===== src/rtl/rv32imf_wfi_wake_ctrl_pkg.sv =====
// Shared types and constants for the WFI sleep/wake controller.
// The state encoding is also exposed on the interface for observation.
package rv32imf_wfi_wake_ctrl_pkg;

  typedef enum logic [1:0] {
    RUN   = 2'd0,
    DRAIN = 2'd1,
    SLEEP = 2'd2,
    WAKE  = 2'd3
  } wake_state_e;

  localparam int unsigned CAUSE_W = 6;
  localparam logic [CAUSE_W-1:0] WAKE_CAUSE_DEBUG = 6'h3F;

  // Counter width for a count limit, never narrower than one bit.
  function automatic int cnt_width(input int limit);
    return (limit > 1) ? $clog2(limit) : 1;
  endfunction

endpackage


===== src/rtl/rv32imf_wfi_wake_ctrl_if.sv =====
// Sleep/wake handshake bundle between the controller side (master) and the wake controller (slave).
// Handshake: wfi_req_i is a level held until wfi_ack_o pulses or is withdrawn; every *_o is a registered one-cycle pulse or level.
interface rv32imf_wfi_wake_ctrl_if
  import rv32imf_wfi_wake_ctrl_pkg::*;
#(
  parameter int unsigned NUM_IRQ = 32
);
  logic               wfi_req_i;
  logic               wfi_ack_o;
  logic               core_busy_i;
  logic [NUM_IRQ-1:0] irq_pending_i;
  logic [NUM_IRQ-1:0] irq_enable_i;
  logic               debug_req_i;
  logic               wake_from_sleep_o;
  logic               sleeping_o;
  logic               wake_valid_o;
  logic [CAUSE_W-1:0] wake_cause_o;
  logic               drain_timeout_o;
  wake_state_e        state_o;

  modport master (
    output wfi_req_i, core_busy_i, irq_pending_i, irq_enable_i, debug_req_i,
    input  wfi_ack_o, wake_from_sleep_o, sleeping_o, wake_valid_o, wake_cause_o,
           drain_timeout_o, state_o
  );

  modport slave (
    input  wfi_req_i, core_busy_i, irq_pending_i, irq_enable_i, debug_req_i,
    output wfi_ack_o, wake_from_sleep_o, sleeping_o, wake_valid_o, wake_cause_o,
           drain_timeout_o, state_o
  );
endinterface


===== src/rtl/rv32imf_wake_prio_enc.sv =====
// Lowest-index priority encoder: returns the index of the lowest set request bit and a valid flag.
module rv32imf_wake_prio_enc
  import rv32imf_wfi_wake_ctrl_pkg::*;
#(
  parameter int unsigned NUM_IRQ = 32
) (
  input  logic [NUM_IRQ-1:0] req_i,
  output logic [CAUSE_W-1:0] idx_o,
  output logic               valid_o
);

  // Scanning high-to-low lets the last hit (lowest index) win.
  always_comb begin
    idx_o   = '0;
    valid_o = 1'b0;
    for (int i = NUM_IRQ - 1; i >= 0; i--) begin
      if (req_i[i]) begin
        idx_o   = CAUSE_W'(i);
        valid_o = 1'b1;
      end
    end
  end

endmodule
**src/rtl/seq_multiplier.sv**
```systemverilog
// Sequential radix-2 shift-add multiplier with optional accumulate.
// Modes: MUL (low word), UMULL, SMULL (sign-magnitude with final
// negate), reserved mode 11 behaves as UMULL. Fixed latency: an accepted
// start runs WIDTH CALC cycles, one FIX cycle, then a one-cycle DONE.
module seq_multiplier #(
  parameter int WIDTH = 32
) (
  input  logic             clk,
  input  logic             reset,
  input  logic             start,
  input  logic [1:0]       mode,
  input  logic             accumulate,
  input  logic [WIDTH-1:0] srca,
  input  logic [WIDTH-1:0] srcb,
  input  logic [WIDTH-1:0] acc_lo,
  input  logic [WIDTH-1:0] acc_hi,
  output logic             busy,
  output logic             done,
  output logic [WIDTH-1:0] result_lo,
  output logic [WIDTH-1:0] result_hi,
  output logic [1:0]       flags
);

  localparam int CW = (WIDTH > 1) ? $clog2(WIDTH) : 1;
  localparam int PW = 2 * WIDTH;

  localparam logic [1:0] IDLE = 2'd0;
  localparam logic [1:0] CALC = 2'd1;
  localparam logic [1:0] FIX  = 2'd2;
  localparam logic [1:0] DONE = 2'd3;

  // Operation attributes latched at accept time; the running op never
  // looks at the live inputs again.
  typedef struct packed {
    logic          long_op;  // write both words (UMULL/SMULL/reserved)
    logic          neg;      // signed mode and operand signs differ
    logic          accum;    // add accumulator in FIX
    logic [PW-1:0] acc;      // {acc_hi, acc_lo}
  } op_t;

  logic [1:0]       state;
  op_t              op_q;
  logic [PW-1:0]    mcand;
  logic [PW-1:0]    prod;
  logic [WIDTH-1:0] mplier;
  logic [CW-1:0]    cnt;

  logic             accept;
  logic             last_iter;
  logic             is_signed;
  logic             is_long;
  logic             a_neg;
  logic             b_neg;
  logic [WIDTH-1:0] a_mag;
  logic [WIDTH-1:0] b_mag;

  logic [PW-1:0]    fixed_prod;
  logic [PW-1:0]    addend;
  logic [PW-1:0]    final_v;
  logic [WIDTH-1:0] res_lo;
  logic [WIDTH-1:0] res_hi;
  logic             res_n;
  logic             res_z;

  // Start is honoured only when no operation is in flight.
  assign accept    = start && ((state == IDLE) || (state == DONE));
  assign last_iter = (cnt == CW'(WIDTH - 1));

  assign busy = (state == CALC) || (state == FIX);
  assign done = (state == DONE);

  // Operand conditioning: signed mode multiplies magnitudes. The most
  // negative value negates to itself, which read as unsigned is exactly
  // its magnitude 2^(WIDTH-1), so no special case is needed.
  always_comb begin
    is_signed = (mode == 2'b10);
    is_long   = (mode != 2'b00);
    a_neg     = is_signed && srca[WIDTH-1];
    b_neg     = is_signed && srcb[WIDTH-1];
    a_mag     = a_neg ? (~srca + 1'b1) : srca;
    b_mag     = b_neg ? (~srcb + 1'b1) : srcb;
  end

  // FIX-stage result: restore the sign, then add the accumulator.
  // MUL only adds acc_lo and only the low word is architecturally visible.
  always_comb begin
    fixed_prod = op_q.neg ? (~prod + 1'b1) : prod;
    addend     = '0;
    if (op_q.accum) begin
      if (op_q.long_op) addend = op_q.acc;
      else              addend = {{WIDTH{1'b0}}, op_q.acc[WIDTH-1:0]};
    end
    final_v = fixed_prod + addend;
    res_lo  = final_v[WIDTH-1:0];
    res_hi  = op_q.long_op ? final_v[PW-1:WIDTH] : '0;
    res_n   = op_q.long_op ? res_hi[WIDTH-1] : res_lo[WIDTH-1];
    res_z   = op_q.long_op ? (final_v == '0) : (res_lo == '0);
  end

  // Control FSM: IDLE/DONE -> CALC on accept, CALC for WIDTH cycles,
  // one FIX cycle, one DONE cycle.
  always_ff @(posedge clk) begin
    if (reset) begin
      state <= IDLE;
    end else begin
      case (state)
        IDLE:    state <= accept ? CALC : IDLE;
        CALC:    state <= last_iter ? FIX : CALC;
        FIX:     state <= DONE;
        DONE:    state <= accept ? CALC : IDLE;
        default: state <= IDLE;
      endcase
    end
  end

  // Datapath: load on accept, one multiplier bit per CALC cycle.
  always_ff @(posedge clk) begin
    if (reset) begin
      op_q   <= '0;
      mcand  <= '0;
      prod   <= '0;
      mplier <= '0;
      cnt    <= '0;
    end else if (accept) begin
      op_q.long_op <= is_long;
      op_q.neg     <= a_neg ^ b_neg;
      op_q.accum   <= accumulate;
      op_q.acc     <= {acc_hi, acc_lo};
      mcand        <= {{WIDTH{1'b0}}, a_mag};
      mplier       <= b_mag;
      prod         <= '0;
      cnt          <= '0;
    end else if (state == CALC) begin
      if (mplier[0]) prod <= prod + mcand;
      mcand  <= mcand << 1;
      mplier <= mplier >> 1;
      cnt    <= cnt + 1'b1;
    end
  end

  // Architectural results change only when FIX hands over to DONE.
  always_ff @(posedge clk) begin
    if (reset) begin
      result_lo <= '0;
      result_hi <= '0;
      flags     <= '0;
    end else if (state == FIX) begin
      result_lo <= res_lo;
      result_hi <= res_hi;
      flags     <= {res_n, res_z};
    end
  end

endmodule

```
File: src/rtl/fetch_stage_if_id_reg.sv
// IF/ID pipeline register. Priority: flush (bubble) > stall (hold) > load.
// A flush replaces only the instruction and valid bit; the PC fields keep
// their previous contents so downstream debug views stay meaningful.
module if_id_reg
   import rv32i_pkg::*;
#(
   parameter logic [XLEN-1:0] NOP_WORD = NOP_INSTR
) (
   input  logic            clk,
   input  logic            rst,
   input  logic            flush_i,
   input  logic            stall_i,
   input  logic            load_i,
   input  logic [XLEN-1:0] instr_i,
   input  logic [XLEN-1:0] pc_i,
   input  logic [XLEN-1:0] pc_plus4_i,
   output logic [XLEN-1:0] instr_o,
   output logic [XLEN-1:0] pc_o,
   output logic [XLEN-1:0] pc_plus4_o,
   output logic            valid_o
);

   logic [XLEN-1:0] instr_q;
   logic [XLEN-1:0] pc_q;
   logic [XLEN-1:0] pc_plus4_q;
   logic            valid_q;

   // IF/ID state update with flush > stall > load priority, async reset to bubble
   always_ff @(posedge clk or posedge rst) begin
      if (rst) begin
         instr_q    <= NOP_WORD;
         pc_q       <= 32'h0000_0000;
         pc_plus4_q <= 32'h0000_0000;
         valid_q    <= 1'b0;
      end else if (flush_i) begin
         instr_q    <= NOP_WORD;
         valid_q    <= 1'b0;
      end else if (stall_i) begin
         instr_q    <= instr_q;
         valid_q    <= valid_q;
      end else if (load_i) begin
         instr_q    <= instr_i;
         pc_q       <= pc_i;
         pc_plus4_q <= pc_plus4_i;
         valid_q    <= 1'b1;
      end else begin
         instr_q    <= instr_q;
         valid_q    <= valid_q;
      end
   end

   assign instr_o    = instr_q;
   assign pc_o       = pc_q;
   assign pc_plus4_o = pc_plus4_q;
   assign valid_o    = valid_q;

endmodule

..........

Please copy out each line of the material that holds the string "XLEN".

   parameter logic [XLEN-1:0] NOP_WORD = NOP_INSTR
   input  logic [XLEN-1:0] instr_i,
   input  logic [XLEN-1:0] pc_i,
   input  logic [XLEN-1:0] pc_plus4_i,
   output logic [XLEN-1:0] instr_o,
   output logic [XLEN-1:0] pc_o,
   output logic [XLEN-1:0] pc_plus4_o,
   logic [XLEN-1:0] instr_q;
   logic [XLEN-1:0] pc_q;
   logic [XLEN-1:0] pc_plus4_q;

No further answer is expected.